**PROBLEM TO WORK ON:** Lines with "placement" in the records below: say how many there are, and add nothing.

**DATA SHOWN:**

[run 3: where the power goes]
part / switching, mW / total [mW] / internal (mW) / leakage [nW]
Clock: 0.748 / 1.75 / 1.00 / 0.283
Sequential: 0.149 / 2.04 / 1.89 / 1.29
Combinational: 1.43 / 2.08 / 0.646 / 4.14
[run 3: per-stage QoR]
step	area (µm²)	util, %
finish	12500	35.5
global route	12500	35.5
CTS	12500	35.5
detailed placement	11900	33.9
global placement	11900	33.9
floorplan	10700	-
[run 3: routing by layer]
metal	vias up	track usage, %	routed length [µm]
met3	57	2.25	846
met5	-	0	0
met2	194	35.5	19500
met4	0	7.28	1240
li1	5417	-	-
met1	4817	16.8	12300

**RESPONSE TO THE EXERCISE:** 2